Your task is to copy each line of the material that holds the word "inverters".

Data to use section start

Context: an optimization exercise on an open-source flow, tuned for small area, a short achievable clock period and few clock cycles. The choices shown serve that exercise and are no tape-out recipe. The RTL was checked by simulation tests, not by an equivalence proof against the original design.

[flow/run.sh]
#!/bin/bash
# synth_recipe.tcl (not shown) runs the flow's synth.tcl, then flattens the netlist and writes it again
# the make line also repeats each setting of config.mk as NAME=value (left out here)
make -C /OpenROAD-flow-scripts/flow DESIGN_CONFIG=/design/flow/config.mk WORK_HOME=/design/flow/orfs CLKGATE_MAP_FILE= SYNTH_SCRIPT=/design/flow/synth_recipe.tcl finish
[flow/config.mk]
export PLATFORM = sky130hd
export DESIGN_NAME = GAN_shared_hw
export DESIGN_NICKNAME = GAN_shared_hw
export VERILOG_FILES = /design/flow/design.v
export SDC_FILE = /design/flow/constraint.sdc
export NUM_CORES = 4
export LEC_CHECK = 0
export CAP_MARGIN = 20
export CORE_MARGIN = 2
export CORE_UTILIZATION = 40
export SLEW_MARGIN = 20
[flow/constraint.sdc]
create_clock -name core_clock -period 12.5 [get_ports {Clock}]
set_input_delay 2.5000 -clock core_clock [delete_from_list [all_inputs] [get_ports {Clock}]]
set_output_delay 2.5000 -clock core_clock [all_outputs]
set_load 0.01 [all_outputs]
[flow/design.v]
module relu_32b4 (a, b);
input [31:0] a;
output [31:0] b;
wire signed [31:0] a;
wire signed [31:0] b;
reg signed [31:0] f;
always @(*) begin
    if (a < 0) begin
      f <= 32'd0;
    end
    else begin
      f <= a;
    end
end
assign b = f;
endmodule
module neuron_4input_baseline (x1, x2, x3, x4,
                               w1, w2, w3, w4,
                               b, f);
input [31:0] x1, x2, x3, x4, w1, w2, w3, w4, b;
output [31:0] f;
wire signed [31:0] x1, x2, x3, x4, w1, w2, w3, w4, b;
wire signed [31:0] f;
wire signed [31:0] w1x1, w2x2, w3x3, w4x4;
assign w1x1 = w1 * x1;
assign w2x2 = w2 * x2; 
assign w3x3 = w3 * x3; 
assign w4x4 = w4 * x4;
wire signed [31:0] output_x1x2, output_x3x4;
assign output_x1x2 = w1x1 + w2x2;
assign output_x3x4 = w3x3 + w4x4;
wire signed [31:0] output_before_bias;
assign output_before_bias = output_x1x2 + output_x3x4;
wire signed [31:0] output_bias;
assign output_bias = output_before_bias + b;
wire signed [31:0] output_relu;
relu_32b4 RELU (output_bias, output_relu);
assign f = output_relu;
endmodule
module mux2to1_128b (a0, b1, s, out);
parameter bitsize = 128;
input [bitsize-1:0] a0, b1;
input s;
output [bitsize-1:0] out;
wire [bitsize-1:0] a0, b1;
wire s;
reg [bitsize-1:0] out;
always @(*)
begin
    if (s == 1'b0) begin
      out <= a0;
    end
    else begin
      out <= b1;
    end
end
endmodule
module weight_mem (En_w_mem, Addr_mem_w, Res, Clock, 
                   w_l1_11, w_l1_12, w_l1_13, w_l1_14, w_l1_21, w_l1_22, w_l1_23, w_l1_24, w_l1_31, w_l1_32, w_l1_33, w_l1_34, w_l1_41, w_l1_42, w_l1_43, w_l1_44,
                   w_l2_11, w_l2_12, w_l2_21, w_l2_22, w_l2_31, w_l2_32, w_l2_41, w_l2_42,
                   w_l3_11, w_l3_21,
                   w_l4_11,
                   w_l5_11,
                   w_l6_11, w_l6_12, b_l6_1, b_l6_2,
                   w_l7_11, w_l7_12, w_l7_13, w_l7_14, w_l7_21, w_l7_22, w_l7_23, w_l7_24,
                   w_l8_11, w_l8_12, w_l8_13, w_l8_14, w_l8_21, w_l8_22, w_l8_23, w_l8_24, w_l8_31, w_l8_32, w_l8_33, w_l8_34, w_l8_41, w_l8_42, w_l8_43, w_l8_44,
                   mem_out);
input En_w_mem, Res, Clock;
input [4:0] Addr_mem_w;
input [31:0] w_l1_11, w_l1_12, w_l1_13, w_l1_14, w_l1_21, w_l1_22, w_l1_23, w_l1_24, w_l1_31, w_l1_32, w_l1_33, w_l1_34, w_l1_41, w_l1_42, w_l1_43, w_l1_44,
             w_l2_11, w_l2_12, w_l2_21, w_l2_22, w_l2_31, w_l2_32, w_l2_41, w_l2_42,
             w_l3_11, w_l3_21,
             w_l4_11,
             w_l5_11,
             w_l6_11, w_l6_12, b_l6_1, b_l6_2,
             w_l7_11, w_l7_12, w_l7_13, w_l7_14, w_l7_21, w_l7_22, w_l7_23, w_l7_24,
             w_l8_11, w_l8_12, w_l8_13, w_l8_14, w_l8_21, w_l8_22, w_l8_23, w_l8_24, w_l8_31, w_l8_32, w_l8_33, w_l8_34, w_l8_41, w_l8_42, w_l8_43, w_l8_44;
output [127:0] mem_out;
wire En_w_mem, Res, Clock;
wire [4:0] Addr_mem_w;
wire signed [31:0] w_l1_11, w_l1_12, w_l1_13, w_l1_14, w_l1_21, w_l1_22, w_l1_23, w_l1_24, w_l1_31, w_l1_32, w_l1_33, w_l1_34, w_l1_41, w_l1_42, w_l1_43, w_l1_44,
             w_l2_11, w_l2_12, w_l2_21, w_l2_22, w_l2_31, w_l2_32, w_l2_41, w_l2_42,
             w_l3_11, w_l3_21,
             w_l4_11,
             w_l5_11,
             w_l6_11, w_l6_12, b_l6_1, b_l6_2,
             w_l7_11, w_l7_12, w_l7_13, w_l7_14, w_l7_21, w_l7_22, w_l7_23, w_l7_24,
             w_l8_11, w_l8_12, w_l8_13, w_l8_14, w_l8_21, w_l8_22, w_l8_23, w_l8_24, w_l8_31, w_l8_32, w_l8_33, w_l8_34, w_l8_41, w_l8_42, w_l8_43, w_l8_44;
wire [127:0] mem_out;
reg [127:0] mem_block [0:18];
integer i;
always @(posedge Clock) begin
    if(!Res) begin
      for (i=0; i<19; i=i+1) begin  
        mem_block[i] <= 128'd0;
      end
    end
    else begin
      if (En_w_mem) begin  
        mem_block[0] <= {w_l1_11, w_l1_21, w_l1_31, w_l1_41};  
        mem_block[1] <= {w_l1_12, w_l1_22, w_l1_32, w_l1_42};
        mem_block[2] <= {w_l1_13, w_l1_23, w_l1_33, w_l1_43};
        mem_block[3] <= {w_l1_14, w_l1_24, w_l1_34, w_l1_44};
        mem_block[4] <= {w_l2_11, w_l2_21, w_l2_31, w_l2_41};  
        mem_block[5] <= {w_l2_12, w_l2_22, w_l2_32, w_l2_42};
        mem_block[6] <= {w_l3_11, w_l3_21, 32'd0, 32'd0};  
        mem_block[7] <= {w_l4_11, 32'd0, 32'd0, 32'd0};  
        mem_block[8] <= {w_l5_11, 32'd0, 32'd0, 32'd0};  
        mem_block[9] <= {w_l6_11, 32'd0, 32'd0, 32'd0};  
        mem_block[10] <= {w_l6_12, 32'd0, 32'd0, 32'd0}; 
        mem_block[11] <= {w_l7_11, w_l7_21, 32'd0, 32'd0};  
        mem_block[12] <= {w_l7_12, w_l7_22, 32'd0, 32'd0};
        mem_block[13] <= {w_l7_13, w_l7_23, 32'd0, 32'd0};
        mem_block[14] <= {w_l7_14, w_l7_24, 32'd0, 32'd0};
        mem_block[15] <= {w_l8_11, w_l8_21, w_l8_31, w_l8_41};  
        mem_block[16] <= {w_l8_12, w_l8_22, w_l8_32, w_l8_42};
        mem_block[17] <= {w_l8_13, w_l8_23, w_l8_33, w_l8_43};
        mem_block[18] <= {w_l8_14, w_l8_24, w_l8_34, w_l8_44};
      end
      else begin
        mem_block[0] <= mem_block[0];  
        mem_block[1] <= mem_block[1];
        mem_block[2] <= mem_block[2];
        mem_block[3] <= mem_block[3];
        mem_block[4] <= mem_block[4];  
        mem_block[5] <= mem_block[5];
        mem_block[6] <= mem_block[6];  
        mem_block[7] <= mem_block[7];  
        mem_block[8] <= mem_block[8];  
        mem_block[9] <= mem_block[9];  
        mem_block[10] <= mem_block[10]; 
        mem_block[11] <= mem_block[11];  
        mem_block[12] <= mem_block[12];
        mem_block[13] <= mem_block[13];
        mem_block[14] <= mem_block[14];
        mem_block[15] <= mem_block[15];  
        mem_block[16] <= mem_block[16];
        mem_block[17] <= mem_block[17];
        mem_block[18] <= mem_block[18];
      end
    end
end
assign mem_out = mem_block[Addr_mem_w];
endmodule
module bias_mem (En_b_mem, Addr_mem_b, Res, Clock,
                 b_l1_1, b_l1_2, b_l1_3, b_l1_4,
                 b_l2_1, b_l2_2,
                 b_l3_1,
                 b_l4_1,
                 b_l5_1,
                 b_l6_1, b_l6_2,
                 b_l7_1, b_l7_2, b_l7_3, b_l7_4,
                 b_l8_1, b_l8_2, b_l8_3, b_l8_4,
                 mem_out);
input En_b_mem, Res, Clock;
input [4:0] Addr_mem_b;
input [31:0] b_l1_1, b_l1_2, b_l1_3, b_l1_4,
             b_l2_1, b_l2_2,
             b_l3_1,
             b_l4_1,
             b_l5_1,
             b_l6_1, b_l6_2,
             b_l7_1, b_l7_2, b_l7_3, b_l7_4,
             b_l8_1, b_l8_2, b_l8_3, b_l8_4;
output [31:0] mem_out;
wire En_b_mem, Res, Clock;
wire [4:0] Addr_mem_b;
wire signed [31:0] b_l1_1, b_l1_2, b_l1_3, b_l1_4,
                   b_l2_1, b_l2_2,
                   b_l3_1,
                   b_l4_1,
                   b_l5_1,
                   b_l6_1, b_l6_2,
                   b_l7_1, b_l7_2, b_l7_3, b_l7_4,
                   b_l8_1, b_l8_2, b_l8_3, b_l8_4;
wire [31:0] mem_out;
reg [31:0] mem_block [0:18];
integer i;
always @(posedge Clock) begin
    if(!Res) begin
      for (i=0; i<19; i=i+1) begin  
        mem_block[i] <= 32'd0;
      end
    end
    else begin
      if (En_b_mem) begin  
        mem_block[0] <= b_l1_1;  
        mem_block[1] <= b_l1_2;
        mem_block[2] <= b_l1_3;
        mem_block[3] <= b_l1_4;
        mem_block[4] <= b_l2_1;  
        mem_block[5] <= b_l2_2;
        mem_block[6] <= b_l3_1;  
        mem_block[7] <= b_l4_1;  
        mem_block[8] <= b_l5_1;  
        mem_block[9] <= b_l6_1;  
        mem_block[10] <= b_l6_2; 
        mem_block[11] <= b_l7_1;  
        mem_block[12] <= b_l7_2;
        mem_block[13] <= b_l7_3;
        mem_block[14] <= b_l7_4;
        mem_block[15] <= b_l8_1;  
        mem_block[16] <= b_l8_2;
        mem_block[17] <= b_l8_3;
        mem_block[18] <= b_l8_4;
      end
      else begin
        mem_block[0] <= mem_block[0];  
        mem_block[1] <= mem_block[1];
        mem_block[2] <= mem_block[2];
        mem_block[3] <= mem_block[3];
        mem_block[4] <= mem_block[4];  
        mem_block[5] <= mem_block[5];
        mem_block[6] <= mem_block[6];  
        mem_block[7] <= mem_block[7];  
        mem_block[8] <= mem_block[8];  
        mem_block[9] <= mem_block[9];  
        mem_block[10] <= mem_block[10]; 
        mem_block[11] <= mem_block[11];  
        mem_block[12] <= mem_block[12];
        mem_block[13] <= mem_block[13];
        mem_block[14] <= mem_block[14];
        mem_block[15] <= mem_block[15];  
        mem_block[16] <= mem_block[16];
        mem_block[17] <= mem_block[17];
        mem_block[18] <= mem_block[18];
      end
    end
end
assign mem_out = mem_block[Addr_mem_b];
endmodule
module output_mem (En_out_mem, Addr_mem_o, Res, Clock,
                   in_data, out_data);
input En_out_mem, Res, Clock;
input [2:0] Addr_mem_o;
input [31:0] in_data;
output [127:0] out_data;
wire En_out_mem, Res, Clock;
wire [2:0] Addr_mem_o;
wire [31:0] in_data;
wire [127:0] out_data;
reg [31:0] mem_block [0:3];
integer i;
always @(posedge Clock) begin
    if(!Res) begin
      for (i=0; i<4; i=i+1) begin
        mem_block[i] <= 32'd0;
      end
    end
    else begin
      if (En_out_mem) begin
        mem_block[Addr_mem_o] <= in_data;
      end
      else begin
        mem_block[Addr_mem_o] <= mem_block[Addr_mem_o];
      end
    end
end
wire [127:0] mem_out;
assign mem_out = {mem_block[0], mem_block[1], mem_block[2], mem_block[3]};
assign out_data = mem_out;
endmodule
module wb_counter (En_wb_count, Res_wb_count, Clock, wb_count_out);
input En_wb_count, Res_wb_count, Clock;
output [4:0] wb_count_out;
wire En_wb_count, Res_wb_count, Clock;
reg [4:0] wb_count_out;
always @(posedge Clock) begin
    if (!Res_wb_count) begin
      wb_count_out <= 5'd0;
    end
    else begin
      if (En_wb_count) begin
        wb_count_out <= wb_count_out + 1;
      end
      else begin
        wb_count_out <= wb_count_out;
      end
    end
end
endmodule
module output_counter (En_o_count, Res_o_count, Clock, o_count_out);
input En_o_count, Res_o_count, Clock;
output [2:0] o_count_out;
wire En_o_count, Res_o_count, Clock;
reg [2:0] o_count_out;
always @(posedge Clock) begin
    if (!Res_o_count) begin
      o_count_out <= 3'd0;
    end
    else begin
      if (En_o_count) begin
        o_count_out <= o_count_out + 1;
      end
      else begin
        o_count_out <= o_count_out;
      end
    end
end
endmodule
module GAN_control_unit (Reset, Start, Wb_count, Clock,
                         Output, Done);
input Reset, Start, Clock;
input [4:0] Wb_count;
output [9:0] Output;
output Done;
wire Reset, Start, Clock;
wire [4:0] Wb_count;
reg [9:0] Output;
parameter state_size = 3;
parameter S1 = 3'b000;
parameter S2 = 3'b001;
parameter S3 = 3'b010;
parameter S4 = 3'b011;
parameter S5 = 3'b100;
parameter S6 = 3'b101;
reg [state_size-1:0] state;
assign Done = (state == S6);
always @(posedge Clock) begin
    if(!Reset) begin
      state <= S1;
    end
    else begin
      case (state)
      S1: begin
        if (Start) begin
          state <= S2;
        end
        else begin
          state <= S1;
        end
      end
      S2: begin
        state <= S3;
      end
      S3: begin
        state <= S4;
      end
      S4: begin
        case (Wb_count)
            3, 5, 6, 7, 8, 10, 14: begin
              state <= S5;
            end
            18: begin
              state <= S6;
            end
            default: begin
              state <= S4;
            end
        endcase   
      end
      S5: begin
        state <= S4;
      end
      S6: begin
        state <= S6;
      end
      default: begin
        state <= S1;
      end
      endcase
    end
end
always @(state) begin
    case (state)
      S1: begin
        Output <= 10'b1000000000;
      end
      S2: begin
        Output <= 10'b1111110011;
      end
      S3: begin
        Output <= 10'b0100011111;
      end
      S4: begin
        Output <= 10'b0100011111;
      end
      S5: begin
        Output <= 10'b0110010110;
      end
      S6: begin
        Output <= 10'b0100000011;
      end
      default:
        Output <= 10'b0000000000;
    endcase
end
endmodule
module GAN_shared_hw (x1, x2, x3, x4,
                     w_l1_11, w_l1_12, w_l1_13, w_l1_14, w_l1_21, w_l1_22, w_l1_23, w_l1_24, w_l1_31, w_l1_32, w_l1_33, w_l1_34, w_l1_41, w_l1_42, w_l1_43, w_l1_44, b_l1_1, b_l1_2, b_l1_3, b_l1_4,
                     w_l2_11, w_l2_12, w_l2_21, w_l2_22, w_l2_31, w_l2_32, w_l2_41, w_l2_42, b_l2_1, b_l2_2,
                     w_l3_11, w_l3_21, b_l3_1,
                     w_l4_11, b_l4_1,
                     w_l5_11, b_l5_1,
                     w_l6_11, w_l6_12, b_l6_1, b_l6_2,
                     w_l7_11, w_l7_12, w_l7_13, w_l7_14, w_l7_21, w_l7_22, w_l7_23, w_l7_24, b_l7_1, b_l7_2, b_l7_3, b_l7_4,
                     w_l8_11, w_l8_12, w_l8_13, w_l8_14, w_l8_21, w_l8_22, w_l8_23, w_l8_24, w_l8_31, w_l8_32, w_l8_33, w_l8_34, w_l8_41, w_l8_42, w_l8_43, w_l8_44, b_l8_1, b_l8_2, b_l8_3, b_l8_4,
                     f1, f2, f3, f4, Done, Start, Reset, Clock);
input Start, Reset, Clock;
input [5:0] x1, x2, x3, x4,
            w_l1_11, w_l1_12, w_l1_13, w_l1_14, w_l1_21, w_l1_22, w_l1_23, w_l1_24, w_l1_31, w_l1_32, w_l1_33, w_l1_34, w_l1_41, w_l1_42, w_l1_43, w_l1_44, b_l1_1, b_l1_2, b_l1_3, b_l1_4,
            w_l2_11, w_l2_12, w_l2_21, w_l2_22, w_l2_31, w_l2_32, w_l2_41, w_l2_42, b_l2_1, b_l2_2,
            w_l3_11, w_l3_21, b_l3_1,
            w_l4_11, b_l4_1,
            w_l5_11, b_l5_1,
            w_l6_11, w_l6_12, b_l6_1, b_l6_2,
            w_l7_11, w_l7_12, w_l7_13, w_l7_14, w_l7_21, w_l7_22, w_l7_23, w_l7_24, b_l7_1, b_l7_2, b_l7_3, b_l7_4,
            w_l8_11, w_l8_12, w_l8_13, w_l8_14, w_l8_21, w_l8_22, w_l8_23, w_l8_24, w_l8_31, w_l8_32, w_l8_33, w_l8_34, w_l8_41, w_l8_42, w_l8_43, w_l8_44, b_l8_1, b_l8_2, b_l8_3, b_l8_4;
output [31:0] f1, f2, f3, f4;
output Done;
wire Start, Reset, Clock;
wire signed [5:0] x1, x2, x3, x4,
            w_l1_11, w_l1_12, w_l1_13, w_l1_14, w_l1_21, w_l1_22, w_l1_23, w_l1_24, w_l1_31, w_l1_32, w_l1_33, w_l1_34, w_l1_41, w_l1_42, w_l1_43, w_l1_44, b_l1_1, b_l1_2, b_l1_3, b_l1_4,
            w_l2_11, w_l2_12, w_l2_21, w_l2_22, w_l2_31, w_l2_32, w_l2_41, w_l2_42, b_l2_1, b_l2_2,
            w_l3_11, w_l3_21, b_l3_1,
            w_l4_11, b_l4_1,
            w_l5_11, b_l5_1,
            w_l6_11, w_l6_12, b_l6_1, b_l6_2,
            w_l7_11, w_l7_12, w_l7_13, w_l7_14, w_l7_21, w_l7_22, w_l7_23, w_l7_24, b_l7_1, b_l7_2, b_l7_3, b_l7_4,
            w_l8_11, w_l8_12, w_l8_13, w_l8_14, w_l8_21, w_l8_22, w_l8_23, w_l8_24, w_l8_31, w_l8_32, w_l8_33, w_l8_34, w_l8_41, w_l8_42, w_l8_43, w_l8_44, b_l8_1, b_l8_2, b_l8_3, b_l8_4;
wire signed [31:0] f1, f2, f3, f4;
wire [9:0] control_signals;
GAN_control_unit CONTROL (
    .Reset(Reset),
    .Start(Start),
    .Clock(Clock),
    .Wb_count(wb_count_out),
    .Output(control_signals),
    .Done(Done)
);
wire [4:0] wb_count_out;
wb_counter WB_COUNT (
    .En_wb_count(control_signals[3]),
    .Res_wb_count(control_signals[1]),
    .Clock(Clock),
    .wb_count_out(wb_count_out)
);
wire [2:0] o_count_out;
output_counter OUTPUT_COUNTER (
    .En_o_count(control_signals[2]),
    .Res_o_count(control_signals[0]),
    .Clock(Clock),
    .o_count_out(o_count_out)
);
wire signed [31:0] x1_concat, x2_concat, x3_concat, x4_concat;
assign x1_concat = x1;
assign x2_concat = x2;
assign x3_concat = x3;
assign x4_concat = x4;
wire signed [127:0] input_concat;
assign input_concat = {x1_concat, x2_concat, x3_concat, x4_concat};
wire [127:0] mux_out;
mux2to1_128b mux_input (
    .a0(output_mem_out),
    .b1(input_concat),
    .s(control_signals[9]),  
    .out(mux_out)
);
reg [127:0] input_reg;
always @(posedge Clock) begin
    if(!control_signals[8]) begin  
      input_reg <= 128'd0;
    end
    else begin
      if (control_signals[7]) begin  
        input_reg <= mux_out;
      end
      else begin
        input_reg <= input_reg;
      end
    end
end
wire [127:0] weight_mem_out;
weight_mem WEIGHT_MEM (
    .En_w_mem(control_signals[6]),
    .Addr_mem_w(wb_count_out),
    .Res(control_signals[8]),
    .Clock(Clock),
    .w_l1_11(w_l1_11), .w_l1_12(w_l1_12), .w_l1_13(w_l1_13), .w_l1_14(w_l1_14), .w_l1_21(w_l1_21), .w_l1_22(w_l1_22), .w_l1_23(w_l1_23), .w_l1_24(w_l1_24), .w_l1_31(w_l1_31), .w_l1_32(w_l1_32), .w_l1_33(w_l1_33), .w_l1_34(w_l1_34), .w_l1_41(w_l1_41), .w_l1_42(w_l1_42), .w_l1_43(w_l1_43), .w_l1_44(w_l1_44),
    .w_l2_11(w_l2_11), .w_l2_12(w_l2_12), .w_l2_21(w_l2_21), .w_l2_22(w_l2_22), .w_l2_31(w_l2_31), .w_l2_32(w_l2_32), .w_l2_41(w_l2_41), .w_l2_42(w_l2_42),
    .w_l3_11(w_l3_11), .w_l3_21(w_l3_21),
    .w_l4_11(w_l4_11),
    .w_l5_11(w_l5_11),
    .w_l6_11(w_l6_11), .w_l6_12(w_l6_12),
    .w_l7_11(w_l7_11), .w_l7_12(w_l7_12), .w_l7_13(w_l7_13), .w_l7_14(w_l7_14), .w_l7_21(w_l7_21), .w_l7_22(w_l7_22), .w_l7_23(w_l7_23), .w_l7_24(w_l7_24),
    .w_l8_11(w_l8_11), .w_l8_12(w_l8_12), .w_l8_13(w_l8_13), .w_l8_14(w_l8_14), .w_l8_21(w_l8_21), .w_l8_22(w_l8_22), .w_l8_23(w_l8_23), .w_l8_24(w_l8_24), .w_l8_31(w_l8_31), .w_l8_32(w_l8_32), .w_l8_33(w_l8_33), .w_l8_34(w_l8_34), .w_l8_41(w_l8_41), .w_l8_42(w_l8_42), .w_l8_43(w_l8_43), .w_l8_44(w_l8_44),
    .mem_out(weight_mem_out)
);
wire [31:0] bias_mem_out;
bias_mem BIAS_MEM (
    .En_b_mem(control_signals[5]),
    .Addr_mem_b(wb_count_out),
    .Res(control_signals[8]),
    .Clock(Clock),
    .b_l1_1(b_l1_1), .b_l1_2(b_l1_2), .b_l1_3(b_l1_3), .b_l1_4(b_l1_4),
    .b_l2_1(b_l2_1), .b_l2_2(b_l2_2),
    .b_l3_1(b_l3_1),
    .b_l4_1(b_l4_1),
    .b_l5_1(b_l5_1),
    .b_l6_1(b_l6_1), .b_l6_2(b_l6_2),
    .b_l7_1(b_l7_1), .b_l7_2(b_l7_2), .b_l7_3(b_l7_3), .b_l7_4(b_l7_4),
    .b_l8_1(b_l8_1), .b_l8_2(b_l8_2), .b_l8_3(b_l8_3), .b_l8_4(b_l8_4),
    .mem_out(bias_mem_out)
);
wire [127:0] output_mem_out;
output_mem OUTPUT_MEM(
    .En_out_mem(control_signals[4]),
    .Addr_mem_o(o_count_out),
    .Res(control_signals[8]),
    .Clock(Clock),
    .in_data(neuron_out),
    .out_data(output_mem_out)
);
wire signed [31:0] neuron_out;
neuron_4input_baseline NEURON (
    .x1(input_reg[127:96]),
    .x2(input_reg[95:64]),
    .x3(input_reg[63:32]),
    .x4(input_reg[31:0]),
    .w1(weight_mem_out[127:96]),
    .w2(weight_mem_out[95:64]),
    .w3(weight_mem_out[63:32]),
    .w4(weight_mem_out[31:0]),
    .b(bias_mem_out),
    .f(neuron_out)
);
assign f1 = output_mem_out[127:96];
assign f2 = output_mem_out[95:64];
assign f3 = output_mem_out[63:32];
assign f4 = output_mem_out[31:0];
endmodule
==> summary.txt <==
[critical path: cells and delay by family, from the launching register on]
family                   cells  cell delay, ns
adder cells (fa/ha/maj)     12            5.87
XOR/XNOR                    10            2.60
buffers and inverters       11            1.27
AND/OR/NAND/NOR              3            0.87
AO/OA/AOI/OAI                3            0.63
flip-flops                   1            0.34
[logic make-up after synthesis]
| kind of cell | after synthesis | synth area share, % |
|---|---|---|
| other | 1 | 0.005514 |
| multiplexers | 42 | 0.6310 |
| AO/OA/AOI/OAI | 1028 | 9.034 |
| adder cells (fa/ha/maj) | 1599 | 41.47 |
| flip-flops | 703 | 22.52 |
| AND/OR/NAND/NOR | 2089 | 14.08 |
| XOR/XNOR | 154 | 2.338 |
| buffers and inverters | 1751 | 9.928 |
[worst min-delay path by stage]
stage                                             end                   startpoint  cells past startpoint  slack, ns
after floorplan                         input_reg[30]                input_reg[30]                      2       0.43
after global placement    WEIGHT_MEM.mem_block[9][98]  WEIGHT_MEM.mem_block[9][98]                      2       0.44
after detailed placement  WEIGHT_MEM.mem_block[9][98]  WEIGHT_MEM.mem_block[9][98]                      2       0.44
after CTS                 WEIGHT_MEM.mem_block[9][98]  WEIGHT_MEM.mem_block[9][98]                      2       0.45
after global routing         BIAS_MEM.mem_block[9][3]     BIAS_MEM.mem_block[9][3]                      2       0.46
final                     WEIGHT_MEM.mem_block[9][98]  WEIGHT_MEM.mem_block[9][98]                      2       0.45
[synthesized netlist by cell type (25+ instances only)]
cell type and n:
inv_1 1381, nand2_1 1357, fa_1 1092, a21oi_1 586
dfxtp_1 579, ha_1 506, and2_1 384, clkbuf_1 298
o21ai_0 152, nor3_1 134, edfxtp_1 124, xnor2_1 112
a22oi_1 73, nor2_1 46, buf_2 36, mux2i_1 35
a22o_1 31, a21o_1 27, xor2_1 25
[routing by layer]
layer | track usage, % | part of all wire [%] | up-vias | routed length (um)
met5 | 0 | 0.047 | - | 121
met4 | 15.34 | 6.1 | 18 | 15690
met3 | 4.926 | 6.4 | 469 | 16510
met2 | 49.66 | 48 | 1974 | 122000
met1 | 37.13 | 40 | 26966 | 102400
li1 | - | - | 23939 | -
[stage by stage]
step	instance area, sq um
after detailed placement	77120
final	79840
after global routing	79810
after global placement	77120
after CTS	79780
after floorplan	68030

Data to use section end

→ Result below:
buffers and inverters       11            1.27
| buffers and inverters | 1751 | 9.928 |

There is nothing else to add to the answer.